**Exercise objective:**
Set down a word-for-word copy of the data below, limited to the lines from the first through the line with "package uart_rxq_pkg;".

-- Opening Marker --

### config.mk
export PLATFORM = sky130hd
export DESIGN_NAME = wrr_arb
export DESIGN_NICKNAME = d
export VERILOG_FILES = /design/src/rtl/wrr_arb_pkg.sv /design/src/rtl/wrr_thresh_dec.sv /design/src/rtl/wrr_cnt_sel.sv /design/src/rtl/wrr_pick.sv /design/src/rtl/wrr_arb.sv
export SDC_FILE = /design/constraint.sdc
export NUM_CORES = 1
export LEC_CHECK = 0
export BUFFER_PORTS_ARGS = -buffer_cell sky130_fd_sc_hd__buf_2
export CELL_PAD_IN_SITES_DETAIL_PLACEMENT = 1
export CELL_PAD_IN_SITES_GLOBAL_PLACEMENT = 1
export CORE_UTILIZATION = 40
export CTS_CLUSTER_SIZE = 8
export DETAILED_ROUTE_END_ITERATION = 7
export HOLD_SLACK_MARGIN = 0.05
export PLACE_DENSITY = 0.71
export SLEW_MARGIN = 20
export SYNTH_ARGS = -nofsm -noshare
export SYNTH_HDL_FRONTEND = slang
export SYNTH_SLANG_ARGS = --single-unit
### constraint.sdc
create_clock -name clk -period 2.5 [get_ports clk]
set_input_delay 0.5 -clock clk [delete_from_list [all_inputs] [get_ports clk]]
set_output_delay 0.5 -clock clk [all_outputs]
set_load 0.03 [all_outputs]
==> src/rtl/uart_rxq_pkg.sv <==
package uart_rxq_pkg;

   typedef struct packed {
      logic perr;
      logic ferr;
      logic ovr;
   } rxq_flags_t;

   localparam rxq_flags_t RXQ_FLAGS_CLEAR = '{perr: 1'b0, ferr: 1'b0, ovr: 1'b0};

   // 1 when the number of ones in the word plus the extra bit is odd
   function automatic logic odd_weight(input logic [63:0] word, input logic extra);
      return (^word) ^ extra;
   endfunction

endpackage

==> src/rtl/rxq_parity.sv <==
module rxq_parity
   import uart_rxq_pkg::*;
#(
   parameter int DATA_W         = 8,
   parameter bit PARITY_SUPPORT = 1'b1
) (
   input  logic              chk_en,
   input  logic              odd_sel,
   input  logic [DATA_W-1:0] data,
   input  logic              par_bit,
   input  logic              stop_ok,
   output rxq_flags_t        flags
);

   logic perr;

   generate
      if (PARITY_SUPPORT) begin : g_check
         logic weight_odd;
         assign weight_odd = odd_weight(64'(data), par_bit);
         // error when observed weight differs from selected parity sense
         assign perr = chk_en & (weight_odd ^ odd_sel);
      end else begin : g_none
         logic unused_in;
         assign unused_in = chk_en ^ odd_sel ^ par_bit ^ (^data);
         assign perr = 1'b0;
      end
   endgenerate

   always_comb begin
      flags      = RXQ_FLAGS_CLEAR;
      flags.perr = perr;
      flags.ferr = ~stop_ok;
   end

endmodule

==> src/rtl/rxq_store.sv <==
module rxq_store
   import uart_rxq_pkg::*;
#(
   parameter int DATA_W = 8,
   parameter int DEPTH  = 2
) (
   input  logic              clk,
   input  logic              rst_n,
   input  logic              en,
   input  logic              push,
   input  logic [DATA_W-1:0] push_data,
   input  rxq_flags_t        push_flg,
   input  logic              pop,
   output logic [DATA_W-1:0] head_data,
   output rxq_flags_t        head_flg,
   output logic              empty,
   output logic              pop_fire
);

   localparam int PTR_W = (DEPTH > 1) ? $clog2(DEPTH) : 1;
   localparam int CNT_W = $clog2(DEPTH + 1);
   localparam logic [CNT_W-1:0] CNT_FULL = CNT_W'(DEPTH);

   initial begin
      if (DEPTH < 2 || (DEPTH & (DEPTH - 1)) != 0)
         $fatal(1, "rxq_store: DEPTH must be a power of two, at least 2");
      if (DATA_W < 1 || DATA_W > 64)
         $fatal(1, "rxq_store: DATA_W must be 1..64");
   end

   logic [DATA_W-1:0] mem_d [DEPTH];
   rxq_flags_t        mem_f [DEPTH];
   logic [PTR_W-1:0]  wr_ptr, rd_ptr;
   logic [CNT_W-1:0]  count;
   logic              full, push_fire, drop;

   assign full      = (count == CNT_FULL);
   assign empty     = (count == '0);
   assign pop_fire  = en & pop & ~empty;
   assign push_fire = en & push & (~full | pop);
   assign drop      = en & push & full & ~pop;

   always_ff @(posedge clk or negedge rst_n) begin
      if (!rst_n) begin
         wr_ptr <= '0;
         rd_ptr <= '0;
         count  <= '0;
         for (int i = 0; i < DEPTH; i++) begin
            mem_d[i] <= '0;
            mem_f[i] <= RXQ_FLAGS_CLEAR;
         end
      end else if (!en) begin
         wr_ptr <= '0;
         rd_ptr <= '0;
         count  <= '0;
      end else begin
         if (push_fire) begin
            mem_d[wr_ptr] <= push_data;
            mem_f[wr_ptr] <= push_flg;
            wr_ptr        <= wr_ptr + 1'b1;
         end
         if (drop)
            mem_f[wr_ptr - 1'b1].ovr <= 1'b1;
         if (pop_fire)
            rd_ptr <= rd_ptr + 1'b1;
         case ({push_fire, pop_fire})
            2'b10:   count <= count + 1'b1;
            2'b01:   count <= count - 1'b1;
            default: count <= count;
         endcase
      end
   end

   assign head_data = mem_d[rd_ptr];
   assign head_flg  = mem_f[rd_ptr];

endmodule

==> src/rtl/rxq_readout.sv <==
module rxq_readout
   import uart_rxq_pkg::*;
#(
   parameter int DATA_W = 8
) (
   input  logic              clk,
   input  logic              rst_n,
   input  logic [DATA_W-1:0] head_data,
   input  rxq_flags_t        head_flg,
   input  logic              empty,
   input  logic              pop_fire,
   output logic [DATA_W-1:0] out_data,
   output rxq_flags_t        out_flg,
   output logic              avail
);

   logic [DATA_W-1:0] last_data;

   always_ff @(posedge clk or negedge rst_n) begin
      if (!rst_n)
         last_data <= '0;
      else if (pop_fire)
         last_data <= head_data;
   end

   assign avail    = ~empty;
   assign out_data = empty ? last_data : head_data;
   assign out_flg  = empty ? RXQ_FLAGS_CLEAR : head_flg;

endmodule
## src/rtl/seqMatchPkg.sv

```systemverilog
`timescale 1ns/1ps
package seqMatchPkg;

  // Strobes handed from the control module to the state datapath.
  typedef struct packed {
    logic armed;   // high from the first clock edge onward
    logic live;    // no kill this cycle: state activity may be seen
    logic step;    // qualifier high: transitions and links may fire
    logic launch;  // the start state counts as active this cycle
  } seqStrobeT;

endpackage

```

## src/rtl/seqCtrl.sv

```systemverilog
`timescale 1ns/1ps
module seqCtrl
  import seqMatchPkg::*;
(
  input  logic      clk,
  input  logic      trigIn,
  input  logic      killIn,
  input  logic      qualIn,
  output seqStrobeT strobe
);

  logic armedQ = 1'b0;

  always_ff @(posedge clk) armedQ <= 1'b1;

  always_comb begin
    strobe.armed  = armedQ;
    strobe.live   = ~killIn;
    strobe.step   = qualIn;
    // The start state has no flip-flop: it is active exactly when triggered.
    strobe.launch = trigIn & ~killIn & qualIn;
  end

endmodule

```

## src/rtl/seqDelayLine.sv

```systemverilog
`timescale 1ns/1ps
module seqDelayLine
  import seqMatchPkg::*;
#(
  parameter int DLY_MIN  = 1,
  parameter int DLY_MAX  = 3,
  parameter bit DLY_OPEN = 1'b0
) (
  input  logic      clk,
  input  seqStrobeT strobe,
  input  logic      term0In,
  input  logic      term1In,
  output logic      hitOut
);

  // Stage 0 is where term0 was seen; stage i is i cycles later.
  localparam int LAST = DLY_OPEN ? DLY_MIN : DLY_MAX;

  function automatic logic [LAST:0] calcFlopMask();
    logic [LAST:0] m;
    for (int i = 0; i <= LAST; i++) m[i] = (i > 0) || (DLY_OPEN && DLY_MIN == 0);
    return m;
  endfunction

  // Stages without an incoming edge are held at constant zero.
  localparam logic [LAST:0] FLOP_MASK = calcFlopMask();

  logic [LAST:0] stageQ = '0;
  logic [LAST:0] stageAct;
  logic [LAST:0] stageNext;

  always_comb begin
    stageAct[0]  = (stageQ[0] & strobe.live) | (strobe.launch & term0In);
    stageNext[0] = (DLY_OPEN && DLY_MIN == 0) ? (stageAct[0] & strobe.step) : 1'b0;
    for (int i = 1; i <= LAST; i++) begin
      stageAct[i] = stageQ[i] & strobe.live;
      // Optional stages are bypassed by a same-cycle link from the previous one.
      if (!DLY_OPEN && i > DLY_MIN) stageAct[i] = stageAct[i] | (stageAct[i-1] & strobe.step);
      stageNext[i] = stageAct[i-1] & strobe.step;
      // Unbounded delay: the minimum stage keeps itself alive.
      if (DLY_OPEN && i == DLY_MIN) stageNext[i] = stageNext[i] | (stageAct[i] & strobe.step);
    end
  end

  always_ff @(posedge clk) stageQ <= stageNext & FLOP_MASK;

  assign hitOut = stageAct[LAST] & term1In & strobe.step;

  a_r7_delay_flush: assert property (@(posedge clk) disable iff (!strobe.armed)
    !strobe.live |=> (stageQ == '0));

  a_r8_delay_flush: assert property (@(posedge clk) disable iff (!strobe.armed)
    !strobe.step |=> (stageQ == '0));

endmodule

```

## src/rtl/seqRepeatLine.sv

```systemverilog
`timescale 1ns/1ps
module seqRepeatLine
  import seqMatchPkg::*;
#(
  parameter int REP_MIN  = 2,
  parameter int REP_MAX  = 3,
  parameter bit REP_OPEN = 1'b0
) (
  input  logic      clk,
  input  seqStrobeT strobe,
  input  logic      hitIn,
  input  logic      term2In,
  output logic      matchOut
);

  localparam int LAST = REP_OPEN ? REP_MIN : REP_MAX;

  // copyQ[i]: waiting to see the i-th term2; endAct[i]: i-th copy seen now.
  logic [LAST:1] copyQ = '0;
  logic          loopQ = 1'b0;
  logic [LAST:1] copyNext;
  logic [LAST:0] endAct;
  logic          loopAct;
  logic          loopNext;

  always_comb begin
    loopAct   = loopQ & strobe.live & term2In & strobe.step;
    endAct[0] = hitIn;
    for (int i = 1; i <= LAST; i++) begin
      endAct[i] = copyQ[i] & strobe.live & term2In & strobe.step;
      // Optional copies may be skipped through a link from the previous end.
      if (!REP_OPEN && i > REP_MIN) endAct[i] = endAct[i] | (endAct[i-1] & strobe.step);
      // Unbounded: an extra copy links back onto the minimum end.
      if (REP_OPEN && i == REP_MIN) endAct[i] = endAct[i] | (loopAct & strobe.step);
      copyNext[i] = endAct[i-1] & strobe.step;
    end
    loopNext = REP_OPEN ? (endAct[REP_MIN] & strobe.step) : 1'b0;
  end

  always_ff @(posedge clk) begin
    copyQ <= copyNext;
    loopQ <= loopNext;
  end

  generate
    if (REP_OPEN) begin : gOpenEnd
      assign matchOut = endAct[REP_MIN];
    end else begin : gBoundEnd
      assign matchOut = endAct[REP_MAX];
    end
  endgenerate

  a_r1_match_needs_term2: assert property (@(posedge clk) disable iff (!strobe.armed)
    matchOut |-> term2In);

  a_r7_no_match_on_kill: assert property (@(posedge clk) disable iff (!strobe.armed)
    !strobe.live |-> !matchOut);

  a_r8_no_match_unqualified: assert property (@(posedge clk) disable iff (!strobe.armed)
    !strobe.step |-> !matchOut);

  a_r7_repeat_flush: assert property (@(posedge clk) disable iff (!strobe.armed)
    !strobe.live |=> (copyQ == '0 && !loopQ));

endmodule

```

## src/rtl/seqDatapath.sv

```systemverilog
`timescale 1ns/1ps
module seqDatapath
  import seqMatchPkg::*;
#(
  parameter int DLY_MIN  = 1,
  parameter int DLY_MAX  = 3,
  parameter bit DLY_OPEN = 1'b0,
  parameter int REP_MIN  = 2,
  parameter int REP_MAX  = 3,
  parameter bit REP_OPEN = 1'b0
) (
  input  logic      clk,
  input  seqStrobeT strobe,
  input  logic      term0In,
  input  logic      term1In,
  input  logic      term2In,
  output logic      matchOut
);

  logic term1Hit;

  seqDelayLine #(
    .DLY_MIN (DLY_MIN),
    .DLY_MAX (DLY_MAX),
    .DLY_OPEN(DLY_OPEN)
  ) i_delay (
    .clk    (clk),
    .strobe (strobe),
    .term0In(term0In),
    .term1In(term1In),
    .hitOut (term1Hit)
  );

  seqRepeatLine #(
    .REP_MIN (REP_MIN),
    .REP_MAX (REP_MAX),
    .REP_OPEN(REP_OPEN)
  ) i_repeat (
    .clk     (clk),
    .strobe  (strobe),
    .hitIn   (term1Hit),
    .term2In (term2In),
    .matchOut(matchOut)
  );

endmodule

```

## src/rtl/seqMatcher.sv

```systemverilog
`timescale 1ns/1ps
module seqMatcher
  import seqMatchPkg::*;
#(
  parameter int DLY_MIN  = 1,
  parameter int DLY_MAX  = 3,
  parameter bit DLY_OPEN = 1'b0,
  parameter int REP_MIN  = 2,
  parameter int REP_MAX  = 3,
  parameter bit REP_OPEN = 1'b0
) (
  input  logic clk,
  input  logic trigIn,
  input  logic killIn,
  input  logic qualIn,
  input  logic term0In,
  input  logic term1In,
  input  logic term2In,
  output logic matchOut
);

  seqStrobeT strobe;

  seqCtrl i_ctrl (
    .clk   (clk),
    .trigIn(trigIn),
    .killIn(killIn),
    .qualIn(qualIn),
    .strobe(strobe)
  );

  seqDatapath #(
    .DLY_MIN (DLY_MIN),
    .DLY_MAX (DLY_MAX),
    .DLY_OPEN(DLY_OPEN),
    .REP_MIN (REP_MIN),
    .REP_MAX (REP_MAX),
    .REP_OPEN(REP_OPEN)
  ) i_datapath (
    .clk     (clk),
    .strobe  (strobe),
    .term0In (term0In),
    .term1In (term1In),
    .term2In (term2In),
    .matchOut(matchOut)
  );

endmodule

```

## config.mk

```make
export PLATFORM = sky130hd
export DESIGN_NAME = seqMatcher
export DESIGN_NICKNAME = d
export VERILOG_FILES = /design/src/rtl/seqMatchPkg.sv /design/src/rtl/seqCtrl.sv /design/src/rtl/seqDelayLine.sv /design/src/rtl/seqRepeatLine.sv /design/src/rtl/seqDatapath.sv /design/src/rtl/seqMatcher.sv
export SDC_FILE = /design/constraint.sdc
export NUM_CORES = 1
export LEC_CHECK = 0
export CORE_AREA = 4 4 41 43
export DETAILED_ROUTE_END_ITERATION = 12
export DIE_AREA = 0 0 45 47
export PLACE_DENSITY = 0.3
export SLEW_MARGIN = 10
export SYNTH_ARGS = -nofsm -noshare
export SYNTH_HDL_FRONTEND = slang
export SYNTH_SLANG_ARGS = --single-unit
export TNS_END_PERCENT = 1
```

## constraint.sdc

```tcl
create_clock -name clk -period 1.2 [get_ports clk]
set_input_delay 0.18 -clock clk [delete_from_list [all_inputs] [get_ports clk]]
set_output_delay 0.18 -clock clk [all_outputs]
set_load 0.01 [all_outputs]
```

==> metrics.md <==
| Metric | Value |
|---|---|
| Status | `complete, no violations` |
| Total CTS buffers | `3` |
| IO Count | `8` |
| Vias per std cell | `around 3.7` |
| Worst Hold Endpoint | `i_datapath.i_delay.stageQ[3]$_DFF_P_` |
| Layout Cells excl Fill | `41` |
| Clock transition at path regs | `approximately 40 ps` |
| Sequential Power Share | `48.6%` |
| Crit Reg-Reg Endpoint | `i_datapath.i_repeat.copyQ[1]$_DFF_P_` |
| Met2 WL | `approximately 150 µm` |
| First-pass DRT Iterations | `2` |
| Post-CTS setup buffer count | `0` |
| CP Cell Sequence | `clkdlybuf4s50_1, o211a_1, buf_2` |
| Worst path max stage delay | `480 ps` |
| # nets final | `35` |
| Avg Cell Area, Syn | `between 10 and 15 µm²` |
| Multi-input gate area | `67.6 µm²` |
| CP delay by family, top | `buffers and inverters` |
| Clock Path Buffers | `2` |
| Worst Skew | `0.302 ps` |
| Worst setup margin | `98.7 ps` |
| Max Clock Freq | `0.908 GHz` |
| Fill cells | `153` |
| Worst EP arrival | `920 ps` |
| Synth cell types | `7` |
| Total routing usage reported by global routing | `5.07%` |
| #FFs+latches synth | `6` |
| WL/cell | `9.10 µm` |
| Overall Power | `0.000418 W` |
| Placed cells | `38` |
| Minimum clock period | `1100 ps` |
| First-pass GRT wire length | `696 µm` |
| Reg-to-reg startpoint | `i_datapath.i_delay.stageQ[1]$_DFF_P_` |
| Routed WL | `373 µm` |
| CP endpoint kind | `primary output` |
| Switching share of power | `a little under a fifth` |
| CP Buf/Inv Count | `2` |
| Post-place instance area | `292 µm²` |
| Port bufs | `7` |
| Power density cells | `~1300 nW/µm²` |
| Mapped Area | `188 µm²` |
| Clock share of power | `between 40% and 50%` |
| Die Area | `2120 µm²` |
| Core footprint | `between 1000 and 1500 µm²` |
| GP Congestion | `0.581` |
| Worst hold path class | `input port to register` |
| Cells after synthesis | `14` |
| Metal3 WL | `46 µm` |
| Vias in the first global route | `194` |
| Max rail drop VDD | `about 0.00044 V` |
| CP Depth | `3` |
| Final hold violations | `0` |
| Sequential share of the synthesized area | `64.0%` |
| Final Util | `23.8%` |
| R2R setup slack | `between 400 and 500 ps` |
| Initial antenna violation count | `0` |
| Min-delay src | `killIn` |
| Vias | `about 150` |
| GRT overflow | `0` |
| Root Buffer | `clkbuf_4` |
| DRC violation count after routing | `0` |
| M1 WL | `172 µm` |
| Most frequent cells in the layout | `6 x dfxtp_1, 4 x clkdlybuf4s50_1, 3 x and3_1, 3 x clkbuf_4, 2 x buf_4` |
| Max Cap Viol | `0` |
| Iteration-0 DRC Markers | `7` |
| Die Y | `47 µm` |
| Pint | `0.000338 W` |
| Layout area overhead | `65.3%` |
| Period Utilization, post-route | `between 90% and 100%` |
| CTS tree | `done` |
| RSZ-0062 raised after global routing | `false` |
| Seq. cell area | `~120 µm²` |
| Ant diodes | `0` |
| Commonest non-fill, non-tap cell in the layout | `dfxtp_1` |
| Die X | `45 µm` |
| Final instance area | `310 µm²` |
| Worst path required time | `1020 ps` |
| Setup Crit Path Kind | `input port to primary output` |
| Insertion delay of the later-clocked pin in the worst-skew pair | `240 ps` |
| Starting density of the core | `14.4%` |
| Pre-CTS WS | `-424 ps` |
| Finish-stage setup viols | `0` |
| Share of cells above drive strength 1 | `30.8%` |
| Post-Syn Nets | `21` |
| Combinational Power Share | `7.5%` |
| ANT nets after route | `0` |
| Leak Pwr | `0.173 nW` |
| R2R depth | `1` |
| Largest net degree at the start of global routing | `7` |
| Standard-cell rows | `13` |
| Fin. max-slew vios | `0` |
| Crit path max fanout | `2` |
| H-tree levels | `1` |
| Hold depth | `4` |
| Synth warn | `0` |
| Switch Pwr | `a little under 0.00008 W` |
| Worst setup SP type | `input port` |
| TritonCTS sink count | `6` |
| Crit path max-delay cell type | `clkdlybuf4s50_1` |
| Worst-margin pin slew | `119 ps` |
| Relative max-transition margin | `92.1%` |
| Highest Signal Layer | `met3` |
==> cell usage after synthesis (all sizes together) <==
| master | number | share of area (%) |
|---|---|---|
| and2 | 1 | 4.0 |
| dfxtp | 6 | 64 |
| o311a | 1 | 5.3 |
| and3 | 3 | 10 |
| o21a | 1 | 4.0 |
| o211a | 1 | 5.3 |
| nor2b | 1 | 7.3 |
==> routing by layer <==
metal  vias up  global-route usage (%)
met2         8                    6.50
met3         0                    3.83
met4         0                    5.26
met1        68                    5.05
li1         77                       -
met5         -                       0
==> through the flow <==
| stage | TNS, ps | hold slack [ps] |
|---|---|---|
| after floorplan | 0 | 311 |
| after global routing | 0 | 412 |
| final | 0 | 398 |
| after global placement | -419 | 447 |
| after CTS | 0 | 455 |
| after detailed placement | -424 | 448 |
==> state kept, by name (all words and copies together) (netlist names) <==
signal and flops:
i_datapath.i_repeat.copyQ 3, i_datapath.i_delay.stageQ 3
==> timing repair <==
item,4_1_cts,5_1_grt
gates resized for setup,5,1
hold endpoints to repair,0,0
pin swaps,1,0
hold buffers,0,0
endpoints found under the setup margin,1,1
==> worst max-delay path by stage <==
stage,start,end
floorplan,i_datapath.i_delay.stageQ[1]$_DFF_P_,i_datapath.i_repeat.copyQ[1]$_DFF_P_
global placement,qualIn,matchOut
detailed placement,qualIn,matchOut
CTS,killIn,matchOut
global route,term2In,matchOut
finish,term2In,matchOut
==> power by group through the flow <==
stage / registers (W) / logic, W / clock network [W]
finish: 0.000203 / 0.0000314 / 0.000183
CTS: 0.000203 / 0.0000325 / 0.000196
floorplan: 0.000206 / 0.00000635 / 0
global route: 0.000203 / 0.0000340 / 0.000204
detailed placement: 0.000207 / 0.0000333 / 0
global placement: 0.000207 / 0.0000328 / 0
==> kinds of logic after synthesis <==
logic type / after synthesis / share of synthesized area (%)
compound gates: 3 / 14.7
flops: 6 / 64.0
simple gates: 5 / 21.3
==> area by class of cell <==
type | instances | area share (%)
flip-flops and latches | 6 | 38.7
multi-input cells | 8 | 21.8
well taps | 15 | 6.05
repair buffers | 9 | 26.2
clock buffers | 3 | 7.26
==> tightest hold or removal path, stage by stage <==
cell and delay, ps:
dlymetal6s2s_1 120, nor2b_4 50, buf_4 140, o21a_1 90
No activity file was read; power rests on OpenSTA's default activity.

-- Closing Marker --

**Output:**
### config.mk
export PLATFORM = sky130hd
export DESIGN_NAME = wrr_arb
export DESIGN_NICKNAME = d
export VERILOG_FILES = /design/src/rtl/wrr_arb_pkg.sv /design/src/rtl/wrr_thresh_dec.sv /design/src/rtl/wrr_cnt_sel.sv /design/src/rtl/wrr_pick.sv /design/src/rtl/wrr_arb.sv
export SDC_FILE = /design/constraint.sdc
export NUM_CORES = 1
export LEC_CHECK = 0
export BUFFER_PORTS_ARGS = -buffer_cell sky130_fd_sc_hd__buf_2
export CELL_PAD_IN_SITES_DETAIL_PLACEMENT = 1
export CELL_PAD_IN_SITES_GLOBAL_PLACEMENT = 1
export CORE_UTILIZATION = 40
export CTS_CLUSTER_SIZE = 8
export DETAILED_ROUTE_END_ITERATION = 7
export HOLD_SLACK_MARGIN = 0.05
export PLACE_DENSITY = 0.71
export SLEW_MARGIN = 20
export SYNTH_ARGS = -nofsm -noshare
export SYNTH_HDL_FRONTEND = slang
export SYNTH_SLANG_ARGS = --single-unit
### constraint.sdc
create_clock -name clk -period 2.5 [get_ports clk]
set_input_delay 0.5 -clock clk [delete_from_list [all_inputs] [get_ports clk]]
set_output_delay 0.5 -clock clk [all_outputs]
set_load 0.03 [all_outputs]
==> src/rtl/uart_rxq_pkg.sv <==
package uart_rxq_pkg;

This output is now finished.